Our ultimate goal is to be able to use all Enumerable
methods. For example:
client.users.each { |user| puts user }
client.users.find { |user| user.name == 'Fabio' }
client.users.max_by { |user| user.age }
A naive approach
At first we decide to
- leverage the
total_pages
to loop through all the pages - For each fetched page we extract the items and append them to a list
- Return all the items when the
next
page isnil
or when the current page reaches the total pages
class Api::Client
def users
items = []
page = 1
loop do
result = get("/users?page=#{page}")
items += result['items'].map { |item| User.new(item) }
break if page >= result['meta']['total_pages']
page += 1
end
items
end
end
Here is how this client will be used:
client = Api::Client.new
client.users
# GET /users?page=1
# GET /users?page=2
# GET /users?page=3
> [
> #<User:0x00007fa1ff926b40 @id=1, @name="Jane", @age=30>,
> #<User:0x00007fa1ff926aa0 @id=2, @name="Mattew", @age=24>,
> #<User:0x00007fa1ff9269d8 @id=3, @name="Julia", @age=28>,
> #<User:0x00007fa1ff926370 @id=4, @name="Alex", @age=28>,
> #<User:0x00007fa1ff926230 @id=5, @name="Bob", @age=27>,
> #<User:0x00007fa1ff926190 @id=6, @name="Alice", @age=29>,
> #<User:0x00007fa1ff925c18 @id=7, @name="Charlie", @age=35>,
> #<User:0x00007fa1ff925b78 @id=8, @name="Sarah", @age=33>
> ]
The problem with this approach is that all the pages will be fetched regardless whether we need all the items or not.
Consider the scenario where we need to find the user named “Bob” but we don’t know in which page it will be. With the current approach we will fetch all the users, then we will use find
on the returned Array. Not really efficient!
client.users.find { |u| u.name == "Bob" }
# GET /users?page=1
# GET /users?page=2
# GET /users?page=3
# => #<User:0x00007f9e528d7a78 @id=5, @name="Bob", @age=27>
Enumerator to the rescue!
A better approach that saves unnecessary requests is to use Ruby’s Enumerator which is very powerful tool that enables any possible ways to lazily iterate through a list.
The Enumerator
yields a yielder
object which is used to provide the next object in the list. Inside the Enumerator
’s block we fetch the next page and add each item in the page to the yielder
. Once the caller has iterated through all the items provided by the yielder
the next cycle of the loop is triggered until there are no more pages to load.
class Api::Client
def users
Enumerator.new do |yielder|
page = 1
loop do
result = get("/users?page=#{page}")
result['items'].each { |item| yielder << User.new(item) }
break if page >= result['meta']['total_pages']
page += 1
end
end
end
end
The power of this approach is that we only fetch the pages we need, at the moment we need them. It’s especially efficient when working with many pages.
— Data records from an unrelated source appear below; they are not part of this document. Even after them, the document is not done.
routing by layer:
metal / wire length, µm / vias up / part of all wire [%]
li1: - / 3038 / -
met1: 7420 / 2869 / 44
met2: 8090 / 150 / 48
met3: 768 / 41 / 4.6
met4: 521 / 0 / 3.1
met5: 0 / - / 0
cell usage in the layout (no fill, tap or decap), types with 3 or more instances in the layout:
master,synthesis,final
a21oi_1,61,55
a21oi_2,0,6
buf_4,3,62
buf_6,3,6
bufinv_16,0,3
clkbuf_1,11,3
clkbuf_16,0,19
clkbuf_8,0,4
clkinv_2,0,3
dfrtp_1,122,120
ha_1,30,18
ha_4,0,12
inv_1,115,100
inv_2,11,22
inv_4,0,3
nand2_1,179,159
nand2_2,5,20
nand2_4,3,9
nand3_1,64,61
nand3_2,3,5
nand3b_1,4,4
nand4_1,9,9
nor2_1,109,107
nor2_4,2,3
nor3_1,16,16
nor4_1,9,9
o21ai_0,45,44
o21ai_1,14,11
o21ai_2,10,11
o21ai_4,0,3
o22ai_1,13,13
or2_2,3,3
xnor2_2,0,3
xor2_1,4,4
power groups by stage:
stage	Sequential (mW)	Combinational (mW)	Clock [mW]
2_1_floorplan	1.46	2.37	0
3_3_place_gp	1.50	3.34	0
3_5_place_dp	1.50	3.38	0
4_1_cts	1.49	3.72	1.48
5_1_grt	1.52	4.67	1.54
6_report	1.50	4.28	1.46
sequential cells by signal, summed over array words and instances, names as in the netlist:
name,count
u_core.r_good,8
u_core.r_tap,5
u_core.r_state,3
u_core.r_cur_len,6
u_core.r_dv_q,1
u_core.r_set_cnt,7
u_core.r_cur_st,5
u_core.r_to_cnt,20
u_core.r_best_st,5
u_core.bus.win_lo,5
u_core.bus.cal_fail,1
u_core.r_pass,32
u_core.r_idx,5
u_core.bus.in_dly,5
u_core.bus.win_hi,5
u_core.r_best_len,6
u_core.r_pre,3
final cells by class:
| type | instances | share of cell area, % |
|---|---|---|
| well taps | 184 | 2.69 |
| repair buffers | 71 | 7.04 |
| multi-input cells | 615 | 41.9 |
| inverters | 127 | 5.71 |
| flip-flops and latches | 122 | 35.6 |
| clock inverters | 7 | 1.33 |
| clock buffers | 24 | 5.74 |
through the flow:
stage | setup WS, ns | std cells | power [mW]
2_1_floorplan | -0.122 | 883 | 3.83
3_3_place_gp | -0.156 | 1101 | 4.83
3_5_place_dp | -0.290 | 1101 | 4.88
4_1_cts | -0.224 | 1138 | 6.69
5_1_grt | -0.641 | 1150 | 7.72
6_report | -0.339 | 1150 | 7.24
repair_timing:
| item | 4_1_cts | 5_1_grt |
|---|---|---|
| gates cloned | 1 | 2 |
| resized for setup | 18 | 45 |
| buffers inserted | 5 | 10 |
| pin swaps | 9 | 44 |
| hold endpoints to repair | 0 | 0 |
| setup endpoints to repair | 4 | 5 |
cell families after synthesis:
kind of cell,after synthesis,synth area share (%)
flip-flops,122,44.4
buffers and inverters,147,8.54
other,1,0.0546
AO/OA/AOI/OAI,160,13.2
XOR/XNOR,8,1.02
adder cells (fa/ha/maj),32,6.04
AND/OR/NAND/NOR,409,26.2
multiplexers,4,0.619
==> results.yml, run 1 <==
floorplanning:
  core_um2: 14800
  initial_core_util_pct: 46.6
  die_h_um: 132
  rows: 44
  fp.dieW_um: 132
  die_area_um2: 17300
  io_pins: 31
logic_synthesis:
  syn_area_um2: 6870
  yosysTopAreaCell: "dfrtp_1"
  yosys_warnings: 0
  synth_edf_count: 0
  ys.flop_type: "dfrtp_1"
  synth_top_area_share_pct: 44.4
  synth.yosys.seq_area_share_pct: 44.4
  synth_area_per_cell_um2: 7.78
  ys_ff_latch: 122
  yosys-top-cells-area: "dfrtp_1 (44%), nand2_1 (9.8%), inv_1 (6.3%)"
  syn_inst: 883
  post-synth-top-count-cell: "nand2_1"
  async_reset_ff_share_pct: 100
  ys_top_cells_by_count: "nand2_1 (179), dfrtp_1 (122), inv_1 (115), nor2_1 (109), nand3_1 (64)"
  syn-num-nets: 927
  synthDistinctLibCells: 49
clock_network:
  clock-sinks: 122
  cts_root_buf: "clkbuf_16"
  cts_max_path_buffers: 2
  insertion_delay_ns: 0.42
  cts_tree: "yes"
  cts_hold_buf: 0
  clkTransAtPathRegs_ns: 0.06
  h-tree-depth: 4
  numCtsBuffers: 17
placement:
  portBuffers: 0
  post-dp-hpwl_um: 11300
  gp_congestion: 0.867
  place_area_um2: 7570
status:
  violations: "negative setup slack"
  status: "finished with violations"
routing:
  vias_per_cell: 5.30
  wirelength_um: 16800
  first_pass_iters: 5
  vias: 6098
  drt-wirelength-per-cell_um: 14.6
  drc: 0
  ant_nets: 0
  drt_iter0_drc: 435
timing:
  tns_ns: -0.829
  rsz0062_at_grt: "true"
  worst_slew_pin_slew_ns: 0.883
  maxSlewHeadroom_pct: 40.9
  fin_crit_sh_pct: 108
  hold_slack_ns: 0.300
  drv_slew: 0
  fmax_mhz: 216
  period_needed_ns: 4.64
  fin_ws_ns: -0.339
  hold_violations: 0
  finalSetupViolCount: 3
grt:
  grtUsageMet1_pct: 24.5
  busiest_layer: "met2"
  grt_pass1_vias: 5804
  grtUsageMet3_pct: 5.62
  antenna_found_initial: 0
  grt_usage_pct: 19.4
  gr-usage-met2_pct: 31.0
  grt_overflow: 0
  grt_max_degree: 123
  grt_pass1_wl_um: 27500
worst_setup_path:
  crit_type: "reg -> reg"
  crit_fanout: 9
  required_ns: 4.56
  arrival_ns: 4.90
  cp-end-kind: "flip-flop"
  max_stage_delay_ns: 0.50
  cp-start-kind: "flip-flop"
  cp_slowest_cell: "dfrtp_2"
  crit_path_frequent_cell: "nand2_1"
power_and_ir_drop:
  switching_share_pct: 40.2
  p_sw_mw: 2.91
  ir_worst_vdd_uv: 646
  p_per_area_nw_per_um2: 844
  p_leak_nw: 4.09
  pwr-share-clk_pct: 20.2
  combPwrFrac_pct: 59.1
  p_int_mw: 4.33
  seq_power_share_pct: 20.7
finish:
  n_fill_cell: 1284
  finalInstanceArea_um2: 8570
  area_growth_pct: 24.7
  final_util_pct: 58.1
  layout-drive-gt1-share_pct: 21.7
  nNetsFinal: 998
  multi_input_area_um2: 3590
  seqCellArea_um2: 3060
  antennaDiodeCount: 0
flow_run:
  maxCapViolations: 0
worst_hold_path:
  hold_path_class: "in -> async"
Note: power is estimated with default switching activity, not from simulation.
--- src/rtl/nn_rnn_pkg.sv ---
// Shared types and saturation limits for the RNN backprop gradient path.
package nn_rnn_pkg;

  typedef enum logic [1:0] {
    ST_IDLE = 2'd0,
    ST_ACC  = 2'd1,
    ST_DONE = 2'd2
  } state_t;

  // Symmetric saturation limits for an nb-bit signed count (nb <= 31).
  // The most negative two's complement code is deliberately excluded.
  function automatic int sat_max(input int nb);
    return (2 ** (nb - 1)) - 1;
  endfunction

  function automatic int sat_min(input int nb);
    return -((2 ** (nb - 1)) - 1);
  endfunction

endpackage

--- src/rtl/nn_grad_acc.sv ---
// One gradient channel: stochastic AND, registered gradient bit and a
// signed, symmetric-saturating up/down counter with clear and enable.
module nn_grad_acc
  import nn_rnn_pkg::*;
#(
  parameter int NB = 16
) (
  input  logic                 i_clk,
  input  logic                 i_rst_n,
  input  logic                 i_clr,
  input  logic                 i_en,
  input  logic                 i_delta,
  input  logic                 i_sgn,
  input  logic                 i_a,
  output logic                 o_g,
  output logic signed [NB-1:0] o_acc_nxt
);

  localparam logic signed [NB-1:0] ACC_MAX = NB'(sat_max(NB));
  localparam logic signed [NB-1:0] ACC_MIN = NB'(sat_min(NB));
  localparam logic signed [NB-1:0] ONE     = NB'(1);

  logic                 w_g;
  logic signed [NB-1:0] r_acc;

  // One step toward the sign of delta, clamped at the symmetric limits.
  function automatic logic signed [NB-1:0] sat_step(input logic signed [NB-1:0] v,
                                                     input logic dn);
    logic signed [NB-1:0] res;
    if (dn) res = (v == ACC_MIN) ? v : v - ONE;
    else    res = (v == ACC_MAX) ? v : v + ONE;
    return res;
  endfunction

  assign w_g = i_en & i_delta & i_a;

  // Next accumulator value; exported so the top can capture the window's
  // final count on the same edge that accepts the last sample.
  always_comb begin
    o_acc_nxt = r_acc;
    if (i_clr)    o_acc_nxt = '0;
    else if (w_g) o_acc_nxt = sat_step(r_acc, i_sgn);
  end

  // Accumulator and registered magnitude-only gradient bit.
  always_ff @(posedge i_clk or negedge i_rst_n) begin
    if (!i_rst_n) begin
      r_acc <= '0;
      o_g   <= 1'b0;
    end else begin
      r_acc <= o_acc_nxt;
      o_g   <= w_g;
    end
  end

endmodule

--- src/rtl/nn_rnn_dnode_acc.sv ---
// Recurrent backprop node: forms alpha/gamma/beta stochastic gradient bits
// and accumulates them over one BPTT window of NT * 2^LW valid samples,
// publishing the final counts with a one-cycle done pulse.
module nn_rnn_dnode_acc
  import nn_rnn_pkg::*;
#(
  parameter int NB = 16,
  parameter int NN = 3,
  parameter int NR = 3,
  parameter int NT = 6,
  parameter int LW = 8
) (
  input  logic             CLK,
  input  logic             INIT,
  input  logic             start,
  input  logic             in_valid,
  input  logic             delta,
  input  logic             delta_sgn,
  input  logic [NN-1:0]    atj,
  input  logic [NR-1:0]    atj_last,
  output logic [NN-1:0]    dalpha,
  output logic [NR-1:0]    dgamma,
  output logic             dbeta,
  output logic [NN*NB-1:0] dalpha_cnt,
  output logic [NR*NB-1:0] dgamma_cnt,
  output logic [NB-1:0]    dbeta_cnt,
  output logic             busy,
  output logic             done
);

  localparam int SW = (NT > 1) ? $clog2(NT) : 1;

  state_t           r_st;
  state_t           w_st_nxt;
  logic [LW-1:0]    r_samp;
  logic [SW-1:0]    r_step;
  logic             w_clr;
  logic             w_en;
  logic             w_last;
  logic [NN*NB-1:0] w_alpha_nxt;
  logic [NR*NB-1:0] w_gamma_nxt;
  logic [NB-1:0]    w_beta_nxt;
  logic [NN*NB-1:0] r_alpha_cnt;
  logic [NR*NB-1:0] r_gamma_cnt;
  logic [NB-1:0]    r_beta_cnt;

  assign w_clr  = (r_st == ST_IDLE) && start;
  assign w_en   = (r_st == ST_ACC) && in_valid;
  assign w_last = w_en && (r_step == SW'(NT - 1)) && (&r_samp);

  assign busy       = (r_st == ST_ACC);
  assign done       = (r_st == ST_DONE);
  assign dalpha_cnt = r_alpha_cnt;
  assign dgamma_cnt = r_gamma_cnt;
  assign dbeta_cnt  = r_beta_cnt;

  // Window state register.
  always_ff @(posedge CLK or negedge INIT) begin
    if (!INIT) r_st <= ST_IDLE;
    else       r_st <= w_st_nxt;
  end

  // Next state: start only honoured in IDLE; DONE always lasts one cycle.
  always_comb begin
    w_st_nxt = r_st;
    case (r_st)
      ST_IDLE: if (start)  w_st_nxt = ST_ACC;
      ST_ACC:  if (w_last) w_st_nxt = ST_DONE;
      ST_DONE: w_st_nxt = ST_IDLE;
      default: w_st_nxt = ST_IDLE;
    endcase
  end

  // Sample/step position within the window; sample wraps into step.
  always_ff @(posedge CLK or negedge INIT) begin
    if (!INIT) begin
      r_samp <= '0;
      r_step <= '0;
    end else if (w_clr) begin
      r_samp <= '0;
      r_step <= '0;
    end else if (w_en) begin
      r_samp <= r_samp + 1'b1;
      if (&r_samp) r_step <= r_step + 1'b1;
    end
  end

  // Publish counts, including the last sample, on the edge entering DONE.
  always_ff @(posedge CLK or negedge INIT) begin
    if (!INIT) begin
      r_alpha_cnt <= '0;
      r_gamma_cnt <= '0;
      r_beta_cnt  <= '0;
    end else if (w_last) begin
      r_alpha_cnt <= w_alpha_nxt;
      r_gamma_cnt <= w_gamma_nxt;
      r_beta_cnt  <= w_beta_nxt;
    end
  end

  for (genvar n = 0; n < NN; n++) begin : g_alpha
    nn_grad_acc #(.NB(NB)) u_acc (
      .i_clk     (CLK),
      .i_rst_n   (INIT),
      .i_clr     (w_clr),
      .i_en      (w_en),
      .i_delta   (delta),
      .i_sgn     (delta_sgn),
      .i_a       (atj[n]),
      .o_g       (dalpha[n]),
      .o_acc_nxt (w_alpha_nxt[n*NB +: NB])
    );
  end

  for (genvar r = 0; r < NR; r++) begin : g_gamma
    nn_grad_acc #(.NB(NB)) u_acc (
      .i_clk     (CLK),
      .i_rst_n   (INIT),
      .i_clr     (w_clr),
      .i_en      (w_en),
      .i_delta   (delta),
      .i_sgn     (delta_sgn),
      .i_a       (atj_last[r]),
      .o_g       (dgamma[r]),
      .o_acc_nxt (w_gamma_nxt[r*NB +: NB])
    );
  end

  nn_grad_acc #(.NB(NB)) u_beta (
    .i_clk     (CLK),
    .i_rst_n   (INIT),
    .i_clr     (w_clr),
    .i_en      (w_en),
    .i_delta   (delta),
    .i_sgn     (delta_sgn),
    .i_a       (1'b1),
    .o_g       (dbeta),
    .o_acc_nxt (w_beta_nxt)
  );

endmodule

--- config.mk ---
export PLATFORM = sky130hd
export DESIGN_NAME = nn_rnn_dnode_acc
export DESIGN_NICKNAME = d
export VERILOG_FILES = /design/src/rtl/nn_rnn_pkg.sv /design/src/rtl/nn_grad_acc.sv /design/src/rtl/nn_rnn_dnode_acc.sv
export SDC_FILE = /design/constraint.sdc
export NUM_CORES = 1
export LEC_CHECK = 0
export CAP_MARGIN = 10
export CORE_MARGIN = 8
export CORE_UTILIZATION = 53
export DETAILED_ROUTE_END_ITERATION = 10
export HOLD_SLACK_MARGIN = 0.1
export PLACE_DENSITY = 0.82
export SLEW_MARGIN = 5
export SYNTH_ARGS = -nofsm -noshare
export SYNTH_HDL_FRONTEND = slang
export SYNTH_HIERARCHICAL = 1
export SYNTH_SLANG_ARGS = --single-unit
--- constraint.sdc ---
create_clock -name CLK -period 2.48 [get_ports CLK]
set_input_delay 0.496 -clock CLK [delete_from_list [all_inputs] [get_ports CLK]]
set_output_delay 0.496 -clock CLK [all_outputs]
set_load 0.005 [all_outputs]
==> flow_summary_export.csv <==
group,metric,value,unit
critical_path,r2r_end,"dbeta_cnt[3]",
critical_path,crit_chain,"or4_4 -> or4_4 -> nor4b_4 -> a41oi_2 -> mux2_4 -> mux2_4",
clock_tree,clock_sinks,244,
synth,synth_top_cell_by_area,"dfrtp_1",
critical_path,endpoint,"dbeta_cnt[3]",
synth,synthCells,1495,
critical_path,cp_data_arrival_time,3.01,ns
clock_tree,clk_latency,0.55,ns
power_and_ir_drop,ir_drop,0.651,mV
sta,period_share,1.04,
sta,setup_viol,3,
drt,viasPerCell,6.14,
floorplan,ios,133,
place,post-place-ws,-0.457,ns
synth,netlist_area,15500,um^2
synth,ys_ff_latch,244,
clock_tree,ctsHtreeMaxLevel,1,
layout,drive_gt1_frac,0.284,
floorplan,die_h,187,um
power_and_ir_drop,power_per_cell_area,903,nW/um^2
drt,route.vias.total,13300,
sta,clock.fmax,389,MHz
place,hpwl,30.4,mm
clock_tree,cts-root-buf,"clkbuf_16",
drt,ant_nets,0,
critical_path,r2r_slack,-0.09,ns
place,place_congestion,0.955,
min_path,hold_class,"in2reg",
layout,seq_area,6110,um^2
sta,tightest_slew,0.528,ns
layout,n_antenna_cell,0,
critical_path,startpoint_type,"flip-flop",
sta,relSlewSlack,0.645,
power_and_ir_drop,leakage,8.42,nW
layout,final_nets,1798,
status,violations,"negative setup slack",
clock_tree,cts.clk_slew.worst_paths,0.06,ns
floorplan,rows,62,
floorplan,coreArea,28700,um^2
synth,ys_async_sr_fraction,1.00,
synth,ys_warn_count,6,
critical_path,cp_slowest_cell,"or4_4",
global_routing,gr-total-overflow,0,
global_routing,grt_pass1_wl,69.6,mm
critical_path,rr_worst_depth,6,
drt,wire_per_inst,19.6,um
global_routing,grt_usage,0.234,
clock_tree,cts_made_buffers,27,
layout,multi_input_area,8900,um^2
clock_tree,cts_buffer_depth,3,
global_routing,antenna_found_initial,0,
synth,synth_area_leaders,"dfrtp_1 (39%), mux2_4 (6.9%), mux2_2 (4.2%)",
drt,drtIter0Drc,1310,
drt,remaining_drc_errors,0,
critical_path,worstPathRequired,2.92,ns
floorplan,die_w,187,um
synth,synth.distinct_cells,86,
power_and_ir_drop,total_power,17.7,mW
critical_path,path_buf_inv,0,
clock_tree,cts_tree,"built",
critical_path,critPathKind,"reg2reg",
critical_path,critPathMaxFanout,4,
global_routing,grt_start_max_net_pins,62,
sta,rsz0062_at_grt,"true",
sta,period_minus_slack,2.57,ns
global_routing,grt_pass1_vias,13300,
critical_path,startpoint,"u_beta/r_acc[13]",
layout,stdcell_count,2167,
synth,synth_edf_count,0,
synth,ys.flop_type,"dfrtp_1",
synth,synth_top_area_frac,0.395,
synth,yosys-top-cells-count,"dfrtp_1 (244), nor2_1 (123), nor3_1 (75), mux2_4 (71), nand3_1 (59)",
sta,setup_slack,-0.0890,ns
critical_path,r2r_start,"u_beta/r_acc[13]",
drt,wl,42.4,mm
synth,ys_seq_area_frac,0.395,
critical_path,cp_top_family,"simple AND/OR/NAND/NOR gates",
sta,skew,0.0231,ns
critical_path,cp.depth,6,
flow_run,maxCapViolCount,0,
status,status,"finished, violations left",
sta,drv_slew,0,
critical_path,end_kind,"flip-flop",
layout,fill_cells,2186,
sta,worst_hold_slack,0.460,ns
floorplan,initial_core_util,0.539,
layout,areaGrowthSynthToFinish,26.8,%
place,dp_cells,2114,
sta,final_hold_viol_count,0,
floorplan,die_area,34900,um^2
place,port_buffers,132,
synth,yosysMostFrequentCell,"dfrtp_1",
synth,syn_avg_cell_area,10.3,um^2
critical_path,max_stage_delay,0.60,ns
drt,first_pass_iters,5,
Example: if we are looking for a user named “Bob”, which is in page 2, the finder exits the loop as soon as the user if found, without fetching page 3.
client.users.find { |user| user.name == "Bob" }
# GET /users?page=1
# GET /users?page=2
# => #<User:0x00007f9e528d7a78 @id=5, @name="Bob", @age=27>
Generalization
Finally, this logic can be easily extracted into a more generic behavior to be used to paginate any resource, not just User
:
class Api::Client
def users
paginate_through('/users', factory: ->(item_params) { User.new(item_params) })
end
def posts
paginate_through('/posts', factory: ->(item_params) { Post.new(item_params) })
end
def paginate_through(path, factory:)
Enumerator.new do |yielder|
page = 1
loop do
result = get("#{path}?page=#{page}")
result[:data].each { |item| yielder << factory.call(item) }
break if page >= result[:meta][:total_pages]
page += 1
end
end
end
end
This is a constant pattern I keep in my toolbox for building REST API clients. I hope you also found it useful.